By Troy Barnes – Jan. 28, 2019
In October 2018, the Air Force Life Cycle Management Center (LCMC) announced an unprecedented new acquisition system for military cyber weapons: a “cyber factory” called Unified Platform (UP).
Through the development of UP, the Air Force should be able to arm its U.S. Cyber Command warriors with state-of-the-art cyber weapons as soon as security weaknesses are revealed, significantly improving response times and results. Although UP is still young, it’s likely to set the stage for the next era of the DoD.
How Will UP Work?
Traditional military weapons acquisition processes can be time-consuming and fraught with red tape—and in the context of cyber warfare, having to jump through bureaucratic hoops to access and develop new weapons means always being a step (or more) behind the enemy. In today’s fast-paced world, the old way of doing things just isn’t workable anymore.

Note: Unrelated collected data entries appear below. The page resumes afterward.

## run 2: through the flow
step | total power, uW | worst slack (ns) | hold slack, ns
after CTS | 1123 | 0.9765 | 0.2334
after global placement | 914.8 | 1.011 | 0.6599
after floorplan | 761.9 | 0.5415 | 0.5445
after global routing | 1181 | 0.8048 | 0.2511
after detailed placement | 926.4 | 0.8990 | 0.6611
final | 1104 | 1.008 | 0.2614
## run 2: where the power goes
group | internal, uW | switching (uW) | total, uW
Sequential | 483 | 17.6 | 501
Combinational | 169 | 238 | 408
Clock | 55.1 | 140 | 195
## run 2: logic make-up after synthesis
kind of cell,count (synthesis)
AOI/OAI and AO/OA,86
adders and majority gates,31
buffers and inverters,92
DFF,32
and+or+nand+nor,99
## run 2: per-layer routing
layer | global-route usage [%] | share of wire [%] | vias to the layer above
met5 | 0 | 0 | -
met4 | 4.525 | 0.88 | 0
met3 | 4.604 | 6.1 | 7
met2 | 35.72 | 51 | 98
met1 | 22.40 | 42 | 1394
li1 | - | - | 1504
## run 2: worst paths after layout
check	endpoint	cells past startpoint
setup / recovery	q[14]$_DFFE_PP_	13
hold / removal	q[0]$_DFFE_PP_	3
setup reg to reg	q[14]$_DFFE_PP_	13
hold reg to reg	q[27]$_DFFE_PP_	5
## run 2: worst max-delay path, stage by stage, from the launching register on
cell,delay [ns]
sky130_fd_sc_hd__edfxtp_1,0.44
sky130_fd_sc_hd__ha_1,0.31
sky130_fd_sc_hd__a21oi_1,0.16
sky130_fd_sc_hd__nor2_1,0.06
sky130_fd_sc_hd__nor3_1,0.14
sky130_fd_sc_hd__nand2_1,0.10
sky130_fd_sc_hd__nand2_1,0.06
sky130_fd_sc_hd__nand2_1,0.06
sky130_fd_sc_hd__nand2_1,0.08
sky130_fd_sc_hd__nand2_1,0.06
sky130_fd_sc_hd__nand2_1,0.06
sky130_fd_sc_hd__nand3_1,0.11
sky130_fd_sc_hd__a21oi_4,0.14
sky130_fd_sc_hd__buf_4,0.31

Northrop Grumman was recently awarded a $54 million contract for UP, and the San Antonio-based program is already rapidly increasing its production capability. The Air Force has adopted the “gig economy” model of using a wide variety of task-based vendors and contractors, all housed under a unified cyber umbrella, which should give UP some much-needed flexibility when it comes to developing and deploying various cyberweapons.

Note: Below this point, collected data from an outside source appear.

--- config.mk ---
export PLATFORM = sky130hd
export DESIGN_NAME = regex_nfa_matcher_unit_flat
export DESIGN_NICKNAME = d
export VERILOG_FILES = /design/src/sv/rnm_pkg.sv /design/src/sv/rnm_if.sv /design/src/sv/rnm_front.sv /design/src/sv/rnm_queue.sv /design/src/sv/rnm_back.sv /design/src/sv/regex_nfa_matcher_unit.sv /design/src/flat_wrapper.sv
export SDC_FILE = /design/constraint.sdc
export NUM_CORES = 1
export LEC_CHECK = 0
export BUFFER_PORTS_ARGS = -buffer_cell sky130_fd_sc_hd__clkbuf_2
export CORE_UTILIZATION = 50
export DETAILED_ROUTE_END_ITERATION = 10
export GPL_TIMING_DRIVEN = 0
export PLACE_DENSITY_LB_ADDON = 0.2
export SLEW_MARGIN = 20
export SYNTH_ARGS = -nofsm -noshare
export SYNTH_HDL_FRONTEND = slang
export SYNTH_SLANG_ARGS = --single-unit
--- constraint.sdc ---
create_clock -name clk_i -period 2.31 [get_ports clk_i]
set_input_delay 0.1155 -clock clk_i [delete_from_list [all_inputs] [get_ports clk_i]]
set_output_delay 0.1155 -clock clk_i [all_outputs]
set_load 0.05 [all_outputs]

The Air Force is hoping to take advantage of rapid equipping authorities to get cyberweapons to its warriors as quickly as possible—and in a nod to this proposed speed, the Air Force has indicated that the first UP-developed cyber tools could be available within just a couple of months.
Splitting UP from the NSA
One of the most important UP developments announced so far involves its split from the National Security Agency (NSA). Although the NSA is perhaps the most cyber-savvy federal agency, its primary focus is on espionage — not on securing U.S. infrastructure or protecting classified military information. These disparate purposes mean it no longer makes sense to house UP and NSA in the same location.

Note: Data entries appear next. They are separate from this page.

<file path="src/rtl/core/mosa_pkg.sv">
// ----------------------------------------------------------------------------
// mosa_pkg: shared definitions for the oversampling averager
// Register codes, register widths, default sizes, state types and width helpers.
// ----------------------------------------------------------------------------
package mosa_pkg;

   // configuration register file
   localparam int CSR_INDEX_W       = 1;
   localparam int CSR_DATA_W        = 11;
   localparam int CHANNEL_COUNT_W   = 5;
   localparam int OVERSAMPLE_W      = 11;

   localparam logic [CSR_INDEX_W-1:0] CSR_CHANNEL_COUNT    = 1'b0;
   localparam logic [CSR_INDEX_W-1:0] CSR_OVERSAMPLE_FACTOR = 1'b1;

   localparam logic [CHANNEL_COUNT_W-1:0] CHANNEL_COUNT_RESET = 5'd1;
   localparam logic [OVERSAMPLE_W-1:0]    OVERSAMPLE_RESET    = 11'd1;

   // default sizes
   localparam int DEF_MAX_CHANNELS   = 16;
   localparam int DEF_MAX_OVERSAMPLE = 1024;
   localparam int DEF_SAMPLE_BITS    = 16;

   // width of an index into n entries, at least one bit
   function automatic int idx_width(input int n);
      int w;
      begin
         w = (n > 1) ? $clog2(n) : 1;
         return w;
      end
   endfunction

   // width that holds the value n itself
   function automatic int val_width(input int n);
      int w;
      begin
         w = (n > 0) ? $clog2(n + 1) : 1;
         return w;
      end
   endfunction

   typedef enum logic [1:0] {
      FE_IDLE,
      FE_ACC,
      FE_DRAIN_RD,
      FE_DRAIN_PUSH
   } front_state_type;

   typedef enum logic [1:0] {
      BK_IDLE,
      BK_DIV,
      BK_HOLD
   } back_state_type;

endpackage

</file>
<file path="src/rtl/core/mosa_queue.sv">
// ----------------------------------------------------------------------------
// mosa_queue: two-entry transaction queue
// Decouples the accumulating front end from the dividing back end.
// ----------------------------------------------------------------------------
module mosa_queue import mosa_pkg::*; #(
   parameter int WIDTH = 32
) (
   input  logic             clock,
   input  logic             reset,
   input  logic             in_valid,
   output logic             in_ready,
   input  logic [WIDTH-1:0] in_data,
   output logic             out_valid,
   input  logic             out_ready,
   output logic [WIDTH-1:0] out_data
);

   logic [WIDTH-1:0] entry_ff [2];
   logic             wr_ptr_ff, wr_ptr_in;
   logic             rd_ptr_ff, rd_ptr_in;
   logic [1:0]       count_ff, count_in;
   logic             push, pop;

   always_comb begin
      in_ready  = (count_ff != 2'd2);
      out_valid = (count_ff != 2'd0);
      out_data  = entry_ff[rd_ptr_ff];
      push      = in_valid && in_ready;
      pop       = out_valid && out_ready;
      wr_ptr_in = push ? ~wr_ptr_ff : wr_ptr_ff;
      rd_ptr_in = pop ? ~rd_ptr_ff : rd_ptr_ff;
      count_in  = count_ff;
      if (push && !pop) begin
         count_in = count_ff + 2'd1;
      end else if (pop && !push) begin
         count_in = count_ff - 2'd1;
      end
   end

   always_ff @(posedge clock) begin
      if (reset) begin
         wr_ptr_ff <= 1'b0;
         rd_ptr_ff <= 1'b0;
         count_ff  <= 2'd0;
      end else begin
         wr_ptr_ff <= wr_ptr_in;
         rd_ptr_ff <= rd_ptr_in;
         count_ff  <= count_in;
      end
   end

   always_ff @(posedge clock) begin
      if (push) begin
         entry_ff[wr_ptr_ff] <= in_data;
      end
   end

endmodule

</file>
<file path="src/rtl/core/mosa_front.sv">
// ----------------------------------------------------------------------------
// mosa_front: sample intake and per-channel accumulation
// Adds each sample into its channel sum, tracks pointer and scan count, and
// drains the sums into the queue when an output scan is due.
// ----------------------------------------------------------------------------
module mosa_front import mosa_pkg::*; #(
   parameter int MAX_CHANNELS   = DEF_MAX_CHANNELS,
   parameter int MAX_OVERSAMPLE = DEF_MAX_OVERSAMPLE,
   parameter int SAMPLE_BITS    = DEF_SAMPLE_BITS,
   localparam int CH_W  = idx_width(MAX_CHANNELS),
   localparam int N_W   = val_width(MAX_CHANNELS),
   localparam int F_W   = val_width(MAX_OVERSAMPLE),
   localparam int CNT_W = idx_width(MAX_OVERSAMPLE),
   localparam int SUM_W = SAMPLE_BITS + CNT_W,
   localparam int Q_W   = CH_W + SUM_W + 1
) (
   input  logic                   clock,
   input  logic                   reset,
   input  logic [N_W-1:0]         eff_n,
   input  logic [F_W-1:0]         eff_f,
   input  logic                   req_valid,
   output logic                   req_ready,
   input  logic [SAMPLE_BITS-1:0] req_raw_sample,
   output logic                   q_valid_o,
   input  logic                   q_ready_i,
   output logic [Q_W-1:0]         q_data_o
);

   front_state_type         state_ff, state_in;
   logic [CH_W-1:0]         ptr_ff, ptr_in;
   logic [CNT_W-1:0]        cnt_ff, cnt_in;
   logic [CH_W-1:0]         drain_ff, drain_in;
   logic [MAX_CHANNELS-1:0] vld_ff, vld_in;
   logic [SAMPLE_BITS-1:0]  sample_ff, sample_in;
   logic [SUM_W-1:0]        rd_data_ff;
   logic [SUM_W-1:0]        sums_mem [MAX_CHANNELS];
   logic [CH_W-1:0]         rd_addr;
   logic                    mem_we;
   logic [SUM_W-1:0]        acc_sum;
   logic [SUM_W-1:0]        drain_sum;
   logic                    scan_end, emit, drain_last;

   always_comb begin
      rd_addr    = (state_ff == FE_DRAIN_RD || state_ff == FE_DRAIN_PUSH) ? drain_ff : ptr_ff;
      acc_sum    = (vld_ff[ptr_ff] ? rd_data_ff : '0) + SUM_W'(sample_ff);
      drain_sum  = vld_ff[drain_ff] ? rd_data_ff : '0;
      scan_end   = (32'(ptr_ff) + 32'd1) >= 32'(eff_n);
      emit       = (32'(cnt_ff) + 32'd1) >= 32'(eff_f);
      drain_last = (32'(drain_ff) + 32'd1) >= 32'(eff_n);
      q_data_o   = {drain_ff, drain_sum, drain_last};

      state_in  = state_ff;
      ptr_in    = ptr_ff;
      cnt_in    = cnt_ff;
      drain_in  = drain_ff;
      vld_in    = vld_ff;
      mem_we    = 1'b0;
      q_valid_o = 1'b0;
      req_ready = (state_ff == FE_IDLE);
      sample_in = (req_valid && req_ready) ? req_raw_sample : sample_ff;

      case (state_ff)
         FE_IDLE: begin
            if (req_valid) begin
               state_in = FE_ACC;
            end
         end
         FE_ACC: begin
            mem_we         = 1'b1;
            vld_in[ptr_ff] = 1'b1;
            if (scan_end) begin
               ptr_in = '0;
               if (emit) begin
                  cnt_in   = '0;
                  drain_in = '0;
                  state_in = FE_DRAIN_RD;
               end else begin
                  cnt_in   = cnt_ff + CNT_W'(1);
                  state_in = FE_IDLE;
               end
            end else begin
               ptr_in   = ptr_ff + CH_W'(1);
               state_in = FE_IDLE;
            end
         end
         FE_DRAIN_RD: begin
            state_in = FE_DRAIN_PUSH;
         end
         FE_DRAIN_PUSH: begin
            q_valid_o = 1'b1;
            if (q_ready_i) begin
               if (drain_last) begin
                  // scan emitted: every sum restarts from zero
                  vld_in   = '0;
                  state_in = FE_IDLE;
               end else begin
                  drain_in = drain_ff + CH_W'(1);
                  state_in = FE_DRAIN_RD;
               end
            end
         end
         default: begin
            state_in = FE_IDLE;
         end
      endcase
   end

   always_ff @(posedge clock) begin
      if (reset) begin
         state_ff <= FE_IDLE;
         ptr_ff   <= '0;
         cnt_ff   <= '0;
         drain_ff <= '0;
         vld_ff   <= '0;
      end else begin
         state_ff <= state_in;
         ptr_ff   <= ptr_in;
         cnt_ff   <= cnt_in;
         drain_ff <= drain_in;
         vld_ff   <= vld_in;
      end
   end

   always_ff @(posedge clock) begin
      sample_ff <= sample_in;
   end

   // channel sums
   always_ff @(posedge clock) begin
      if (mem_we) begin
         sums_mem[ptr_ff] <= acc_sum;
      end
      rd_data_ff <= sums_mem[rd_addr];
   end

   assert property (@(posedge clock) disable iff (reset)
      32'(ptr_ff) < MAX_CHANNELS)
      else $error("channel pointer out of range");

   assert property (@(posedge clock) disable iff (reset)
      (req_valid && req_ready) |=> (state_ff == FE_ACC && sample_ff == $past(req_raw_sample)))
      else $error("accepted sample not captured for accumulation");

   assert property (@(posedge clock) disable iff (reset)
      q_valid_o |-> (32'(drain_ff) < 32'(eff_n)))
      else $error("drain index beyond channel count");

   assert property (@(posedge clock) disable iff (reset)
      (q_valid_o && q_ready_i && drain_last) |=> (vld_ff == '0 && cnt_ff == '0))
      else $error("sums not cleared after emission");

endmodule

</file>
<file path="src/rtl/core/mosa_back.sv">
// ----------------------------------------------------------------------------
// mosa_back: per-channel divide and result register
// Restoring divider, one quotient bit per cycle, feeding the rsp_ channel.
// ----------------------------------------------------------------------------
module mosa_back import mosa_pkg::*; #(
   parameter int MAX_CHANNELS   = DEF_MAX_CHANNELS,
   parameter int MAX_OVERSAMPLE = DEF_MAX_OVERSAMPLE,
   parameter int SAMPLE_BITS    = DEF_SAMPLE_BITS,
   localparam int CH_W  = idx_width(MAX_CHANNELS),
   localparam int F_W   = val_width(MAX_OVERSAMPLE),
   localparam int CNT_W = idx_width(MAX_OVERSAMPLE),
   localparam int SUM_W = SAMPLE_BITS + CNT_W,
   localparam int Q_W   = CH_W + SUM_W + 1,
   localparam int DC_W  = idx_width(SUM_W)
) (
   input  logic                   clock,
   input  logic                   reset,
   input  logic [F_W-1:0]         eff_f,
   input  logic                   q_valid_i,
   output logic                   q_ready_o,
   input  logic [Q_W-1:0]         q_data_i,
   output logic                   rsp_valid,
   input  logic                   rsp_ready,
   output logic [CH_W-1:0]        rsp_channel_index,
   output logic [SAMPLE_BITS-1:0] rsp_average_value,
   output logic                   rsp_last_of_scan
);

   back_state_type         state_ff, state_in;
   logic [F_W-1:0]         rem_ff, rem_in;
   logic [SUM_W-1:0]       quo_ff, quo_in;
   logic [DC_W-1:0]        step_ff, step_in;
   logic [CH_W-1:0]        idx_ff, idx_in;
   logic                   last_ff, last_in;
   logic                   out_valid_ff, out_valid_in;
   logic [CH_W-1:0]        out_idx_ff, out_idx_in;
   logic [SAMPLE_BITS-1:0] out_avg_ff, out_avg_in;
   logic                   out_last_ff, out_last_in;
   logic [F_W:0]           shifted;
   logic                   q_bit;
   logic                   out_free;

   always_comb begin
      shifted = {rem_ff, quo_ff[SUM_W-1]};
      q_bit   = (shifted >= {1'b0, eff_f});
      out_free = !out_valid_ff || rsp_ready;

      state_in     = state_ff;
      rem_in       = rem_ff;
      quo_in       = quo_ff;
      step_in      = step_ff;
      idx_in       = idx_ff;
      last_in      = last_ff;
      out_valid_in = out_valid_ff && !rsp_ready;
      out_idx_in   = out_idx_ff;
      out_avg_in   = out_avg_ff;
      out_last_in  = out_last_ff;
      q_ready_o    = 1'b0;

      case (state_ff)
         BK_IDLE: begin
            q_ready_o = 1'b1;
            if (q_valid_i) begin
               idx_in   = q_data_i[Q_W-1 -: CH_W];
               quo_in   = q_data_i[SUM_W:1];
               last_in  = q_data_i[0];
               rem_in   = '0;
               step_in  = '0;
               state_in = BK_DIV;
            end
         end
         BK_DIV: begin
            rem_in  = q_bit ? F_W'(shifted - {1'b0, eff_f}) : F_W'(shifted);
            quo_in  = {quo_ff[SUM_W-2:0], q_bit};
            step_in = step_ff + DC_W'(1);
            if (step_ff == DC_W'(SUM_W - 1)) begin
               state_in = BK_HOLD;
            end
         end
         BK_HOLD: begin
            if (out_free) begin
               out_valid_in = 1'b1;
               out_idx_in   = idx_ff;
               out_avg_in   = quo_ff[SAMPLE_BITS-1:0];
               out_last_in  = last_ff;
               state_in     = BK_IDLE;
            end
         end
         default: begin
            state_in = BK_IDLE;
         end
      endcase

      rsp_valid         = out_valid_ff;
      rsp_channel_index = out_idx_ff;
      rsp_average_value = out_avg_ff;
      rsp_last_of_scan  = out_last_ff;
   end

   always_ff @(posedge clock) begin
      if (reset) begin
         state_ff     <= BK_IDLE;
         out_valid_ff <= 1'b0;
      end else begin
         state_ff     <= state_in;
         out_valid_ff <= out_valid_in;
      end
   end

   always_ff @(posedge clock) begin
      rem_ff      <= rem_in;
      quo_ff      <= quo_in;
      step_ff     <= step_in;
      idx_ff      <= idx_in;
      last_ff     <= last_in;
      out_idx_ff  <= out_idx_in;
      out_avg_ff  <= out_avg_in;
      out_last_ff <= out_last_in;
   end

   assert property (@(posedge clock) disable iff (reset)
      (state_ff == BK_DIV) |-> (32'(rem_ff) < 32'(eff_f)))
      else $error("divider remainder not below divisor");

   assert property (@(posedge clock) disable iff (reset)
      (state_ff == BK_HOLD && out_free) |=> (rsp_valid && state_ff == BK_IDLE))
      else $error("finished quotient not moved to result register");

   assert property (@(posedge clock) disable iff (reset)
      (q_valid_i && q_ready_o) |=> (state_ff == BK_DIV && step_ff == '0))
      else $error("popped transaction did not start a divide");

endmodule

</file>
<file path="src/rtl/core/multichannel_oversample_averager.sv">
// ----------------------------------------------------------------------------
// multichannel_oversample_averager: boxcar decimation over interleaved channels
// Sums round-robin samples per channel and emits one averaged scan every
// oversample_factor scans.
// ----------------------------------------------------------------------------
// Usage:
//   req_ channel: one raw converter code per transaction, channels in
//   round-robin order starting at channel 0. Each sample occupies the front
//   end for a read of the channel sum, then an add and write back, and
//   req_ready is low until that is done, so samples are taken one at a time.
//   rsp_ channel: when a scan end completes the oversampling window, one
//   transaction per channel (0 .. channel_count-1, as clamped) carries sum / factor,
//   truncated, with rsp_last_of_scan on the final channel.
//   Drain: the front end moves the channel sums one at a time (read, then
//   push) into a two-entry queue; the back end divides each sum with a
//   restoring divider at one quotient bit per cycle, then loads it into the
//   result register. req_ready stays low until the last sum has entered
//   the queue.
//   Stall: if rsp_ready is low the result register holds, the divider holds
//   its quotient, the queue fills and the front end holds the drain.
//   Reset: channel pointer, scan counter and all sum valid flags clear
//   together (no clearing pass); channel_count and oversample_factor return to 1.
//   csr_ writes apply from the next sample; write only while idle.
// ----------------------------------------------------------------------------
module multichannel_oversample_averager import mosa_pkg::*; #(
   parameter int MAX_CHANNELS   = DEF_MAX_CHANNELS,
   parameter int MAX_OVERSAMPLE = DEF_MAX_OVERSAMPLE,
   parameter int SAMPLE_BITS    = DEF_SAMPLE_BITS,
   localparam int CH_W  = idx_width(MAX_CHANNELS),
   localparam int N_W   = val_width(MAX_CHANNELS),
   localparam int F_W   = val_width(MAX_OVERSAMPLE),
   localparam int CNT_W = idx_width(MAX_OVERSAMPLE),
   localparam int SUM_W = SAMPLE_BITS + CNT_W,
   localparam int Q_W   = CH_W + SUM_W + 1
) (
   input  logic                   clock,
   input  logic                   reset,
   // configuration
   input  logic                   csr_write_en,
   input  logic [CSR_INDEX_W-1:0] csr_index,
   input  logic [CSR_DATA_W-1:0]  csr_wdata,
   // samples
   input  logic                   req_valid,
   output logic                   req_ready,
   input  logic [SAMPLE_BITS-1:0] req_raw_sample,
   // averaged results
   output logic                   rsp_valid,
   input  logic                   rsp_ready,
   output logic [CH_W-1:0]        rsp_channel_index,
   output logic [SAMPLE_BITS-1:0] rsp_average_value,
   output logic                   rsp_last_of_scan
);

   logic [CHANNEL_COUNT_W-1:0] chan_count_ff, chan_count_in;
   logic [OVERSAMPLE_W-1:0]    factor_ff, factor_in;
   logic [N_W-1:0]             eff_n;
   logic [F_W-1:0]             eff_f;
   logic                       q_in_valid, q_in_ready;
   logic [Q_W-1:0]             q_in_data;
   logic                       q_out_valid, q_out_ready;
   logic [Q_W-1:0]             q_out_data;

   // register writes; unknown indexes are dropped
   always_comb begin
      chan_count_in = chan_count_ff;
      factor_in     = factor_ff;
      if (csr_write_en) begin
         case (csr_index)
            CSR_CHANNEL_COUNT: begin
               chan_count_in = csr_wdata[CHANNEL_COUNT_W-1:0];
            end
            CSR_OVERSAMPLE_FACTOR: begin
               factor_in = csr_wdata[OVERSAMPLE_W-1:0];
            end
            default: begin
               chan_count_in = chan_count_ff;
            end
         endcase
      end
   end

   always_ff @(posedge clock) begin
      if (reset) begin
         chan_count_ff <= CHANNEL_COUNT_RESET;
         factor_ff     <= OVERSAMPLE_RESET;
      end else begin
         chan_count_ff <= chan_count_in;
         factor_ff     <= factor_in;
      end
   end

   // clamp the registers: zero acts as one, large values saturate
   always_comb begin
      if (chan_count_ff == '0) begin
         eff_n = N_W'(1);
      end else if (32'(chan_count_ff) > 32'(MAX_CHANNELS)) begin
         eff_n = N_W'(MAX_CHANNELS);
      end else begin
         eff_n = N_W'(chan_count_ff);
      end

      if (factor_ff == '0) begin
         eff_f = F_W'(1);
      end else if (32'(factor_ff) > 32'(MAX_OVERSAMPLE)) begin
         eff_f = F_W'(MAX_OVERSAMPLE);
      end else begin
         eff_f = F_W'(factor_ff);
      end
   end

   // front end: accumulate, then drain sums when the window closes
   mosa_front #(
      .MAX_CHANNELS  (MAX_CHANNELS),
      .MAX_OVERSAMPLE(MAX_OVERSAMPLE),
      .SAMPLE_BITS   (SAMPLE_BITS)
   ) u_front (
      .clock         (clock),
      .reset         (reset),
      .eff_n         (eff_n),
      .eff_f         (eff_f),
      .req_valid     (req_valid),
      .req_ready     (req_ready),
      .req_raw_sample(req_raw_sample),
      .q_valid_o     (q_in_valid),
      .q_ready_i     (q_in_ready),
      .q_data_o      (q_in_data)
   );

   // queue of {channel, sum, last} transactions between the two halves
   mosa_queue #(
      .WIDTH(Q_W)
   ) u_queue (
      .clock    (clock),
      .reset    (reset),
      .in_valid (q_in_valid),
      .in_ready (q_in_ready),
      .in_data  (q_in_data),
      .out_valid(q_out_valid),
      .out_ready(q_out_ready),
      .out_data (q_out_data)
   );

   // back end: divide each sum by the factor and hand it out
   mosa_back #(
      .MAX_CHANNELS  (MAX_CHANNELS),
      .MAX_OVERSAMPLE(MAX_OVERSAMPLE),
      .SAMPLE_BITS   (SAMPLE_BITS)
   ) u_back (
      .clock            (clock),
      .reset            (reset),
      .eff_f            (eff_f),
      .q_valid_i        (q_out_valid),
      .q_ready_o        (q_out_ready),
      .q_data_i         (q_out_data),
      .rsp_valid        (rsp_valid),
      .rsp_ready        (rsp_ready),
      .rsp_channel_index(rsp_channel_index),
      .rsp_average_value(rsp_average_value),
      .rsp_last_of_scan (rsp_last_of_scan)
   );

endmodule
</file>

By splitting DoD-specific tools and infrastructure from the NSA, UP will gain independence, confidentiality, and, even more importantly, the ability to launch cyber attacks without NSA’s approval.
And while UP is primarily focused on cyber weapons and warfare, it also has the ability to coordinate various agencies in the mission planning process. This ensures a single cohesive approach, from boots-on-the-ground combat to online counterattacks that can weaken the enemy’s offenses.